Aug. 2nd, 2007 10:01 am
poliphilo: (Default)
[personal profile] poliphilo
Yesterday was the 100th anniversary of the Scouting movement and scouts from all round the world assembled at Brownsea Island (wherever that is) and did whatever it is scouts do.

I was a Wolfcub for a few months back in the late 50s and hated it. But then I'm not a team player. 

We met in the overwhelmingly brown hall of the local Presbyterian Church and all the other kids knew one another from school- but I went to another posher school and was the odd one out. I never got the hang of climbing ropes or tying knots or- what else did we do? I forget.

I remember marching round the streets in a church parade once and feeling noble.
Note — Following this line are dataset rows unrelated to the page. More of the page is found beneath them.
==> src/rtl/mdc_commutator_if.sv <==
// Stream bundle between a butterfly stage and the MDC commutator; di_sync exists only with COMMUTATOR_SYNC_EN.
// master drives the input pair and receives the reordered pair; slave is the commutator side.
interface mdc_commutator_if #(
  parameter int WIDTH = 9
);
  logic             di_en;
  logic [WIDTH-1:0] di0_re, di0_im, di1_re, di1_im;
`ifdef COMMUTATOR_SYNC_EN
  logic             di_sync;
`endif
  logic             do_en;
  logic [WIDTH-1:0] do0_re, do0_im, do1_re, do1_im;

  modport master (
`ifdef COMMUTATOR_SYNC_EN
    output di_sync,
`endif
    output di_en, di0_re, di0_im, di1_re, di1_im,
    input  do_en, do0_re, do0_im, do1_re, do1_im
  );

  modport slave (
`ifdef COMMUTATOR_SYNC_EN
    input  di_sync,
`endif
    input  di_en, di0_re, di0_im, di1_re, di1_im,
    output do_en, do0_re, do0_im, do1_re, do1_im
  );
endinterface

==> src/rtl/mdc_commutator.sv <==
// Radix-2 MDC commutator: pairs samples DEPTH apart (optional frame resync via COMMUTATOR_SYNC_EN).
// Latency DEPTH accepted samples + 1 clock; no backpressure, everything advances only on di_en.
module mdc_commutator #(
  parameter int DEPTH = 16,
  parameter int WIDTH = 9
) (
  input logic               clk,
  input logic               rst,
  mdc_commutator_if.slave   cm_io
);
  localparam int CW = $clog2(DEPTH) + 1;
  localparam int DW = 2 * WIDTH;

  typedef logic [DW-1:0] cplx_t;

  logic [CW-1:0] cnt_q, cnt_d;
  logic          filled_q, filled_d;
  logic          do_en_q;
  cplx_t         do0_q, do1_q;
  cplx_t         ld_q [DEPTH];
  cplx_t         ld_d [DEPTH];
  cplx_t         ud_q [DEPTH];
  cplx_t         ud_d [DEPTH];
  cplx_t         di0, di1, x1d, u, s0, s1;
  logic          sel;

`ifdef COMMUTATOR_SYNC_EN
  // Fill tracking counts samples since reset, independent of resync.
  logic [CW-1:0] fcnt_q, fcnt_d;
`endif

  always_comb begin
    di0 = {cm_io.di0_re, cm_io.di0_im};
    di1 = {cm_io.di1_re, cm_io.di1_im};
    x1d = ld_q[DEPTH-1];
    u   = ud_q[DEPTH-1];
`ifdef COMMUTATOR_SYNC_EN
    sel      = cm_io.di_sync ? 1'b0 : cnt_q[CW-1];
    cnt_d    = cm_io.di_sync ? CW'(1) : cnt_q + CW'(1);
    fcnt_d   = filled_q ? fcnt_q : fcnt_q + CW'(1);
    filled_d = filled_q | (fcnt_q == CW'(DEPTH - 1));
`else
    sel      = cnt_q[CW-1];
    cnt_d    = cnt_q + CW'(1);
    filled_d = filled_q | (cnt_q == CW'(DEPTH - 1));
`endif
    s0 = sel ? x1d : di0;
    s1 = sel ? di0 : x1d;
    ld_d[0] = di1;
    ud_d[0] = s0;
    for (int i = 1; i < DEPTH; i++) begin
      ld_d[i] = ld_q[i-1];
      ud_d[i] = ud_q[i-1];
    end
  end

  always_ff @(posedge clk) begin
    if (rst) begin
      cnt_q    <= '0;
      filled_q <= 1'b0;
      do_en_q  <= 1'b0;
      do0_q    <= '0;
      do1_q    <= '0;
      for (int i = 0; i < DEPTH; i++) begin
        ld_q[i] <= '0;
        ud_q[i] <= '0;
      end
`ifdef COMMUTATOR_SYNC_EN
      fcnt_q <= '0;
`endif
    end else begin
      do_en_q <= cm_io.di_en & filled_q;
      if (cm_io.di_en) begin
        cnt_q    <= cnt_d;
        filled_q <= filled_d;
        do0_q    <= u;
        do1_q    <= s1;
        for (int i = 0; i < DEPTH; i++) begin
          ld_q[i] <= ld_d[i];
          ud_q[i] <= ud_d[i];
        end
`ifdef COMMUTATOR_SYNC_EN
        fcnt_q <= fcnt_d;
`endif
      end
    end
  end

  assign cm_io.do_en  = do_en_q;
  assign cm_io.do0_re = do0_q[DW-1:WIDTH];
  assign cm_io.do0_im = do0_q[WIDTH-1:0];
  assign cm_io.do1_re = do1_q[DW-1:WIDTH];
  assign cm_io.do1_im = do1_q[WIDTH-1:0];
endmodule

==> src/flat_wrapper.sv <==
// flat-port wrapper written by rule: the top's interface ports become plain ports
module mdc_commutator_flat 
#(
  parameter int DEPTH = 16,
  parameter int WIDTH = 9
)
  (clk, rst, cm_io_di_en, cm_io_di0_re, cm_io_di0_im, cm_io_di1_re, cm_io_di1_im, cm_io_do_en, cm_io_do0_re, cm_io_do0_im, cm_io_do1_re, cm_io_do1_im);
  mdc_commutator_if #(.WIDTH(WIDTH)) cm_io_i ();
  input logic clk;
  input logic rst;
  input wire logic [$bits(cm_io_i.di_en)-1:0] cm_io_di_en;
  input wire logic [$bits(cm_io_i.di0_re)-1:0] cm_io_di0_re;
  input wire logic [$bits(cm_io_i.di0_im)-1:0] cm_io_di0_im;
  input wire logic [$bits(cm_io_i.di1_re)-1:0] cm_io_di1_re;
  input wire logic [$bits(cm_io_i.di1_im)-1:0] cm_io_di1_im;
  output wire logic [$bits(cm_io_i.do_en)-1:0] cm_io_do_en;
  output wire logic [$bits(cm_io_i.do0_re)-1:0] cm_io_do0_re;
  output wire logic [$bits(cm_io_i.do0_im)-1:0] cm_io_do0_im;
  output wire logic [$bits(cm_io_i.do1_re)-1:0] cm_io_do1_re;
  output wire logic [$bits(cm_io_i.do1_im)-1:0] cm_io_do1_im;
  assign cm_io_i.di_en = cm_io_di_en;
  assign cm_io_i.di0_re = cm_io_di0_re;
  assign cm_io_i.di0_im = cm_io_di0_im;
  assign cm_io_i.di1_re = cm_io_di1_re;
  assign cm_io_i.di1_im = cm_io_di1_im;
  assign cm_io_do_en = cm_io_i.do_en;
  assign cm_io_do0_re = cm_io_i.do0_re;
  assign cm_io_do0_im = cm_io_i.do0_im;
  assign cm_io_do1_re = cm_io_i.do1_re;
  assign cm_io_do1_im = cm_io_i.do1_im;
  mdc_commutator #(.DEPTH(DEPTH), .WIDTH(WIDTH)) u_core (.clk(clk), .rst(rst), .cm_io(cm_io_i));
endmodule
That's a memory I'd suppressed. I don't suppose I've visited it in fifty years. The Wolfcub uniform was green and one wore a dinky little "Just William" cap- which wasn't such a terrible imposition because I wore a similar cap- a red one- for school. And then there was the woggle- a leather band that fastened with a press stud and kept your scarf in place. Ian Hislop had a programme about scouting a few weeks back in which he explained how every item of the scout uniform has a secondary practical application. The scarf doubles as a bandage or sling  and the woggle- no- I can't remember what the woggle is for.
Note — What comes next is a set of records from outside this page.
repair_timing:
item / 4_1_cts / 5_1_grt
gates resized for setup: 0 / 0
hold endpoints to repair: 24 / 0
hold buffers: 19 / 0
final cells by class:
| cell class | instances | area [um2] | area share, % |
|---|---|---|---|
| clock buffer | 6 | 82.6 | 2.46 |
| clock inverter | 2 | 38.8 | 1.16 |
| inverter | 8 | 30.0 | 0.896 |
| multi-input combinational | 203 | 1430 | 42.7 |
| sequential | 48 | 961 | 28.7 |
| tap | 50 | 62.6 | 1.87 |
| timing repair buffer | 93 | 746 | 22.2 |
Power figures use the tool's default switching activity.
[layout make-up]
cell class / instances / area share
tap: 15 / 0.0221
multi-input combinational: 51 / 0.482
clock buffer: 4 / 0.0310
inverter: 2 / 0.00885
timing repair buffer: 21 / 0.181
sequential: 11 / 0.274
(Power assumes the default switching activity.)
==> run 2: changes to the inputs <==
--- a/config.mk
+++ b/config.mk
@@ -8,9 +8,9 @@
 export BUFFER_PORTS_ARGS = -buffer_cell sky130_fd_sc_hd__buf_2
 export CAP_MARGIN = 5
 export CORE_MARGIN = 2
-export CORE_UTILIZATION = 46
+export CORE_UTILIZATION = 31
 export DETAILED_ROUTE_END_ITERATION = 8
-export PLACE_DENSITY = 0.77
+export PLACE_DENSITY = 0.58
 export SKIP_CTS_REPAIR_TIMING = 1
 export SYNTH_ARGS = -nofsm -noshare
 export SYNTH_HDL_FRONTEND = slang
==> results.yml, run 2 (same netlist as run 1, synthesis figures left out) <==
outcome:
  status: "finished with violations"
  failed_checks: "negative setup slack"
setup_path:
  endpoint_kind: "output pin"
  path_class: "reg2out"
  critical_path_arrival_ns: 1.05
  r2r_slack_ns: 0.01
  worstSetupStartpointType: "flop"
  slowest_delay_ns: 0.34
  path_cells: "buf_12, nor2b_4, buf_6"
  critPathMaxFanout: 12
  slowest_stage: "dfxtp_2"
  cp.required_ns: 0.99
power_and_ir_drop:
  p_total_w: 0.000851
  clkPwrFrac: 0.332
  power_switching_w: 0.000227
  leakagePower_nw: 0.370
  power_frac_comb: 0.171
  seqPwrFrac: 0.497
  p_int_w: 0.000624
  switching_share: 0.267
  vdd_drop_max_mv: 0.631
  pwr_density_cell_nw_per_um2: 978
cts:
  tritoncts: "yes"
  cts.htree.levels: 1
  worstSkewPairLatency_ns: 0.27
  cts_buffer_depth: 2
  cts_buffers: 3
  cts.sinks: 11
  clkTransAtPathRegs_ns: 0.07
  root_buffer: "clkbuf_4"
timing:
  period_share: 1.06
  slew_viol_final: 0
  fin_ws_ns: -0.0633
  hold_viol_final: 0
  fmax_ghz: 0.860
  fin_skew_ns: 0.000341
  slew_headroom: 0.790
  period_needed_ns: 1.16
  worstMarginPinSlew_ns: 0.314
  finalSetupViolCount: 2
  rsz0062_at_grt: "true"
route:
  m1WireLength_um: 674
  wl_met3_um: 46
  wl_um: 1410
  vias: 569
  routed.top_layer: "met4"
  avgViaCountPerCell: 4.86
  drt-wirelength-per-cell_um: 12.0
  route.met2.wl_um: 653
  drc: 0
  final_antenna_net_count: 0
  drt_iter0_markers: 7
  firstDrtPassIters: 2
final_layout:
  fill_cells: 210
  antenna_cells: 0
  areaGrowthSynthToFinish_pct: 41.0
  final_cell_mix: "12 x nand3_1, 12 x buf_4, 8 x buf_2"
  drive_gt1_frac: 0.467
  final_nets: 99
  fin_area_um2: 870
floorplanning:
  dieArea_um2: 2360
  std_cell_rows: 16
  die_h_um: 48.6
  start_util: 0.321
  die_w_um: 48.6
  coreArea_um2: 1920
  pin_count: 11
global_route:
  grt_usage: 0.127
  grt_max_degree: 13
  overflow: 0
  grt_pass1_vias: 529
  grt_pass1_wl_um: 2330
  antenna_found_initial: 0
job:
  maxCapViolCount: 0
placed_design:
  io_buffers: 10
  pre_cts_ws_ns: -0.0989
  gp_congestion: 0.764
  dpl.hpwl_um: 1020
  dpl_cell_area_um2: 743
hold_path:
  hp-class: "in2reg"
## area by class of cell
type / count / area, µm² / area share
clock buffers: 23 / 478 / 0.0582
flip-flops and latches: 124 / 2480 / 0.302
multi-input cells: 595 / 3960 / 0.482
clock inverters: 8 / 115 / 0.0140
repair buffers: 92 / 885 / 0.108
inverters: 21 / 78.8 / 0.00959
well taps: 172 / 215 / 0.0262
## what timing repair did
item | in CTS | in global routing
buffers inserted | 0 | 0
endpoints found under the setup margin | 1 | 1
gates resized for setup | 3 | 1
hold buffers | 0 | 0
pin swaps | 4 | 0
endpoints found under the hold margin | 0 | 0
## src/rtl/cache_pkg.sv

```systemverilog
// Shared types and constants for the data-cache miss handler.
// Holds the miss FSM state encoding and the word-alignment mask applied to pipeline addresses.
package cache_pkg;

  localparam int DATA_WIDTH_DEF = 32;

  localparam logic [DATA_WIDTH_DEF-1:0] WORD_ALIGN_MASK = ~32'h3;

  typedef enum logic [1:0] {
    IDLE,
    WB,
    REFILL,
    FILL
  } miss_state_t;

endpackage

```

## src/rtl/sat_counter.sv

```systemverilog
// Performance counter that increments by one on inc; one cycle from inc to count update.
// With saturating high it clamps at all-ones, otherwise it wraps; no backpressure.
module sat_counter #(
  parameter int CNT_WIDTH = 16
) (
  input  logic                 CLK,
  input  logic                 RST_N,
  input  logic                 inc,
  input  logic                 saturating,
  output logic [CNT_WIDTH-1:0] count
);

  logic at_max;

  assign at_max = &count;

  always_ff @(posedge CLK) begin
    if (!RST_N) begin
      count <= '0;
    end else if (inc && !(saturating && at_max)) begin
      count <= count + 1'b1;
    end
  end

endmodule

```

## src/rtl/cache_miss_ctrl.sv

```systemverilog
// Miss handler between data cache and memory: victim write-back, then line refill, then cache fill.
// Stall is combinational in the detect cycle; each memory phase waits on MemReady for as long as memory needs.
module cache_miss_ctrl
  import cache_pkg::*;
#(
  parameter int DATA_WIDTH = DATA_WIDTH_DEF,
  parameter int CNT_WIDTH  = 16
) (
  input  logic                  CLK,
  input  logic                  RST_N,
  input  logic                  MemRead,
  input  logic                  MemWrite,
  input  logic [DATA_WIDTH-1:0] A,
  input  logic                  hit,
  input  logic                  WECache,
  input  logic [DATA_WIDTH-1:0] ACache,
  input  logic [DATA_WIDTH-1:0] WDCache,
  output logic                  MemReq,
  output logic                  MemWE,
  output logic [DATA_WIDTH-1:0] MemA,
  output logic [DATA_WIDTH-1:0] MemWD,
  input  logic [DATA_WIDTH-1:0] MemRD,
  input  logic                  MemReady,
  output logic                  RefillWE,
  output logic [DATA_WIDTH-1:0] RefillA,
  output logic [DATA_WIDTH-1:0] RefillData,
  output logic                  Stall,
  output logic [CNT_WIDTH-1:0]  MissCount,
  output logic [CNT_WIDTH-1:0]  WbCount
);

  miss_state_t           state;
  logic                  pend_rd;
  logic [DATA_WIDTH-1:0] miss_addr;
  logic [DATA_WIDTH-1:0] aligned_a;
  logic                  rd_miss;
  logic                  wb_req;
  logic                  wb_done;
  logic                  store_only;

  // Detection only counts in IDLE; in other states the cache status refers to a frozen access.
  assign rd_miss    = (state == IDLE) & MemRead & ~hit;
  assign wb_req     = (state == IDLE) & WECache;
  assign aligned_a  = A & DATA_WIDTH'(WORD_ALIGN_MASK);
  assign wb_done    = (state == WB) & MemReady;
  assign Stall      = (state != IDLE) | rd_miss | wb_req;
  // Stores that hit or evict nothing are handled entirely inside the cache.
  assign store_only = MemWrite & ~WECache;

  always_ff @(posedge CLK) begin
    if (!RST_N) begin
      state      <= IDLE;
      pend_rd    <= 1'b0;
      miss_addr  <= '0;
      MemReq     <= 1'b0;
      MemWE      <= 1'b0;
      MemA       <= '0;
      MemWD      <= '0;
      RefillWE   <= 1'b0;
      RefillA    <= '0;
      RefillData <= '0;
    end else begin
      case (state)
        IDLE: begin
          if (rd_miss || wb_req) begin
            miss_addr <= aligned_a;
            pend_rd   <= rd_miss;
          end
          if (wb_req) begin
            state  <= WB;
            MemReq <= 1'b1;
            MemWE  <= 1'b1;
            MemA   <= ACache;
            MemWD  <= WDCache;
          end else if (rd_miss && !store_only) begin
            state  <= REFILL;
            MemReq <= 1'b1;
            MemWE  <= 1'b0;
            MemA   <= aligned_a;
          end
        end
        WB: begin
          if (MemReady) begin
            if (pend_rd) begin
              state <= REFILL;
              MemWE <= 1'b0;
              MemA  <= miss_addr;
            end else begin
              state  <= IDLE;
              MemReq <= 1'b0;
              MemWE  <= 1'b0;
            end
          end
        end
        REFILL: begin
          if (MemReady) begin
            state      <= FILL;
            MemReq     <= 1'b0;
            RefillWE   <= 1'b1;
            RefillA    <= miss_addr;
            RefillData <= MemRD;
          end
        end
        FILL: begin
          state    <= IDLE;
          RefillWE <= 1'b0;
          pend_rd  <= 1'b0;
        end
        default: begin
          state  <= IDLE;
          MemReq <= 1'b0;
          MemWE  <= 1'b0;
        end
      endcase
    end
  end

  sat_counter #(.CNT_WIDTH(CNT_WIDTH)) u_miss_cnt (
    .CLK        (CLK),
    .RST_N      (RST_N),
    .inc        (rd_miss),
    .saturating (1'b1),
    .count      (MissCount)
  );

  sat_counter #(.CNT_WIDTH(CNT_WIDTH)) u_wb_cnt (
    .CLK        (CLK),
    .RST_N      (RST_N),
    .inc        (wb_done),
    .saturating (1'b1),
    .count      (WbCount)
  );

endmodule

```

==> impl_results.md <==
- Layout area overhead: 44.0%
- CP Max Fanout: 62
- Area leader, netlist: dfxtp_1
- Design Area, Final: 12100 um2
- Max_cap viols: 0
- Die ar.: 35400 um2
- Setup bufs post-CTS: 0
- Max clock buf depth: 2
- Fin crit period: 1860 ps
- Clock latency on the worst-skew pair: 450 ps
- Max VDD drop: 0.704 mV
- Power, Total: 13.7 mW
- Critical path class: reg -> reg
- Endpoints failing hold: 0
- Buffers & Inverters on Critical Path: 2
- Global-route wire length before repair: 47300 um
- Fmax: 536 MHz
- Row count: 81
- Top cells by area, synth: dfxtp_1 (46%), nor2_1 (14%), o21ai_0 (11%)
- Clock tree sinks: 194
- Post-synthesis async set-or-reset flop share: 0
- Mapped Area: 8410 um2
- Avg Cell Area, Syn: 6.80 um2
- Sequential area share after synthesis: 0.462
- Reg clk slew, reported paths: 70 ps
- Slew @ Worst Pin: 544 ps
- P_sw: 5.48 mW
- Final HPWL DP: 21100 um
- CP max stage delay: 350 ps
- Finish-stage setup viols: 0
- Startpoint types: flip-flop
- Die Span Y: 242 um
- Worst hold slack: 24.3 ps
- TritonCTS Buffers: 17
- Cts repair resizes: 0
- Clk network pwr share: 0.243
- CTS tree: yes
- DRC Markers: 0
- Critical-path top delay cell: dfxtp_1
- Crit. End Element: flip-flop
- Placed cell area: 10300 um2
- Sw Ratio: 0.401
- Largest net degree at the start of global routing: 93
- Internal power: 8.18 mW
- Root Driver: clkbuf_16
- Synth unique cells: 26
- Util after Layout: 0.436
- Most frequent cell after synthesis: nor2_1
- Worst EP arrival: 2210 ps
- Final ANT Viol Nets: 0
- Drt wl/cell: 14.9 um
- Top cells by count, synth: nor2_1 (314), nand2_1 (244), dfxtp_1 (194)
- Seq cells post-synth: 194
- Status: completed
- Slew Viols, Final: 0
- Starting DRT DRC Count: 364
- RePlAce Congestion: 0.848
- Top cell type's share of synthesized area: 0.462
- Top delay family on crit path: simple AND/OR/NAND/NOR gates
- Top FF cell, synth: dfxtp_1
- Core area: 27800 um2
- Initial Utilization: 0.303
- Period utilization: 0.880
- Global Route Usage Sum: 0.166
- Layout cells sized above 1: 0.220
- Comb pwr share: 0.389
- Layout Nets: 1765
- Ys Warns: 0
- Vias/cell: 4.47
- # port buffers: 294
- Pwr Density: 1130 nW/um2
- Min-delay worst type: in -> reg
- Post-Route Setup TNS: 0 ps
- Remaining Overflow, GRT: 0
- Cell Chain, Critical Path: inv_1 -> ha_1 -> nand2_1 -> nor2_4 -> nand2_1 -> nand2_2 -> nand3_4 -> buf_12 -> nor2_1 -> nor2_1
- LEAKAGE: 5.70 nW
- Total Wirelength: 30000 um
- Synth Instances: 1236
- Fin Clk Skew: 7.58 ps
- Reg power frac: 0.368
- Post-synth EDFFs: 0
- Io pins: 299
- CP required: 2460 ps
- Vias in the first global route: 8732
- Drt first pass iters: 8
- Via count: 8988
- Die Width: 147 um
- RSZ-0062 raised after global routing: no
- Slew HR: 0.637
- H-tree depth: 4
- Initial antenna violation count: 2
===== src/rtl/mem_arbiter.sv =====
// Arbitrates the single main-memory port between the icache and dcache miss paths.
// One line transfer (request + BEATS data beats) is in flight at a time; ties go round-robin.
module mem_arbiter #(
  parameter int ADDR_W = 28,
  parameter int DATA_W = 128,
  parameter int BEATS  = 4
) (
  input  logic              clk,
  input  logic              rst_n,
  input  logic              ic_req_valid,
  input  logic [ADDR_W-1:0] ic_req_addr,
  output logic              ic_req_ready,
  output logic              ic_resp_valid,
  output logic [DATA_W-1:0] ic_resp_data,
  input  logic              dc_req_valid,
  input  logic              dc_req_rw,
  input  logic [ADDR_W-1:0] dc_req_addr,
  output logic              dc_req_ready,
  input  logic              dc_wdata_valid,
  input  logic [DATA_W-1:0] dc_wdata,
  output logic              dc_wdata_ready,
  output logic              dc_resp_valid,
  output logic [DATA_W-1:0] dc_resp_data,
  output logic              mem_req_valid,
  output logic              mem_req_rw,
  output logic [ADDR_W-1:0] mem_req_addr,
  input  logic              mem_req_ready,
  output logic              mem_wdata_valid,
  output logic [DATA_W-1:0] mem_wdata,
  input  logic              mem_wdata_ready,
  input  logic              mem_resp_valid,
  input  logic [DATA_W-1:0] mem_resp_data,
  output logic              busy
);

  localparam int CNT_W = $clog2(BEATS);
  localparam logic [CNT_W-1:0] LAST_BEAT = CNT_W'(BEATS - 1);

  typedef enum logic [1:0] {IDLE, REQ, WDATA, RDATA} state_t;

  state_t            state, state_nxt;
  logic [CNT_W-1:0]  cnt, cnt_nxt;
  logic              grant_dc, grant_dc_nxt;
  logic              last_dc, last_dc_nxt;
  logic [ADDR_W-1:0] addr_q, addr_nxt;
  logic              rw_q, rw_nxt;
  logic              pick_dc;

  // dcache wins when alone, or on a tie when the icache was served last
  assign pick_dc = dc_req_valid && (!ic_req_valid || !last_dc);

  always_ff @(posedge clk or negedge rst_n) begin
    if (!rst_n) begin
      state    <= IDLE;
      cnt      <= '0;
      grant_dc <= 1'b0;
      last_dc  <= 1'b0;
      addr_q   <= '0;
      rw_q     <= 1'b0;
    end else begin
      state    <= state_nxt;
      cnt      <= cnt_nxt;
      grant_dc <= grant_dc_nxt;
      last_dc  <= last_dc_nxt;
      addr_q   <= addr_nxt;
      rw_q     <= rw_nxt;
    end
  end

  always_comb begin
    state_nxt       = state;
    cnt_nxt         = cnt;
    grant_dc_nxt    = grant_dc;
    last_dc_nxt     = last_dc;
    addr_nxt        = addr_q;
    rw_nxt          = rw_q;
    mem_req_valid   = 1'b0;
    ic_req_ready    = 1'b0;
    dc_req_ready    = 1'b0;
    mem_wdata_valid = 1'b0;
    dc_wdata_ready  = 1'b0;
    ic_resp_valid   = 1'b0;
    dc_resp_valid   = 1'b0;

    case (state)
      IDLE: begin
        if (ic_req_valid || dc_req_valid) begin
          grant_dc_nxt = pick_dc;
          last_dc_nxt  = pick_dc;
          addr_nxt     = pick_dc ? dc_req_addr : ic_req_addr;
          rw_nxt       = pick_dc && dc_req_rw;
          state_nxt    = REQ;
        end
      end
      REQ: begin
        mem_req_valid = 1'b1;
        ic_req_ready  = !grant_dc && mem_req_ready;
        dc_req_ready  = grant_dc && mem_req_ready;
        if (mem_req_ready) begin
          cnt_nxt   = '0;
          state_nxt = rw_q ? WDATA : RDATA;
        end
      end
      WDATA: begin
        mem_wdata_valid = dc_wdata_valid;
        dc_wdata_ready  = mem_wdata_ready;
        if (dc_wdata_valid && mem_wdata_ready) begin
          cnt_nxt = cnt + 1'b1;
          if (cnt == LAST_BEAT) state_nxt = IDLE;
        end
      end
      RDATA: begin
        ic_resp_valid = !grant_dc && mem_resp_valid;
        dc_resp_valid = grant_dc && mem_resp_valid;
        if (mem_resp_valid) begin
          cnt_nxt = cnt + 1'b1;
          if (cnt == LAST_BEAT) state_nxt = IDLE;
        end
      end
      default: state_nxt = IDLE;
    endcase
  end

  // Data paths are plain wires; only the valids/readies are gated by state
  assign mem_req_rw   = rw_q;
  assign mem_req_addr = addr_q;
  assign mem_wdata    = dc_wdata;
  assign ic_resp_data = mem_resp_data;
  assign dc_resp_data = mem_resp_data;
  assign busy         = (state != IDLE);

endmodule
==> config.mk <==
export PLATFORM = sky130hd
export DESIGN_NAME = nibble_serial_sub_ctrl_flat
export DESIGN_NICKNAME = d
export VERILOG_FILES = /design/src/rtl/nibble_serial_sub_ctrl_if.sv /design/src/rtl/nibble_serial_sub_ctrl.sv /design/src/flat_wrapper.sv
export SDC_FILE = /design/constraint.sdc
export NUM_CORES = 1
export LEC_CHECK = 0
export ABC_AREA = 1
export CAP_MARGIN = 20
export CORE_MARGIN = 2
export CORE_UTILIZATION = 45
export DETAILED_ROUTE_END_ITERATION = 16
export GPL_TIMING_DRIVEN = 0
export PLACE_DENSITY = 0.85
export SLEW_MARGIN = 20
export SYNTH_ARGS = -nofsm -noshare
export SYNTH_HDL_FRONTEND = slang
export SYNTH_SLANG_ARGS = --single-unit
==> constraint.sdc <==
create_clock -name clk -period 2.2 [get_ports clk]
set_input_delay 0.44 -clock clk [delete_from_list [all_inputs] [get_ports clk]]
set_output_delay 0.44 -clock clk [all_outputs]
set_load 0.03 [all_outputs]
Scouting is so much about the Empire and the healthy, outdoor, homoerotic ethos of the early 1900s you'd have thought it would have died out by now but, no- quite the reverse- numbers are growing and I even get the impression it's becoming cool.

And apparently- to judge from the crowds at Brownsea- they're now admitting girls. In my day you had the boy scouts and the girl guides and never the twain shall meet. They interviewed a Dutch Girl Scout who rmade me think of Luna Lovegood. She was saying the organisers had asked her to remove her traditional wide-brimmed pointy hat because it's no longer official uniform in Britain and she'd told them to swivel. They should bring the traditional pointy hats back, they really should. 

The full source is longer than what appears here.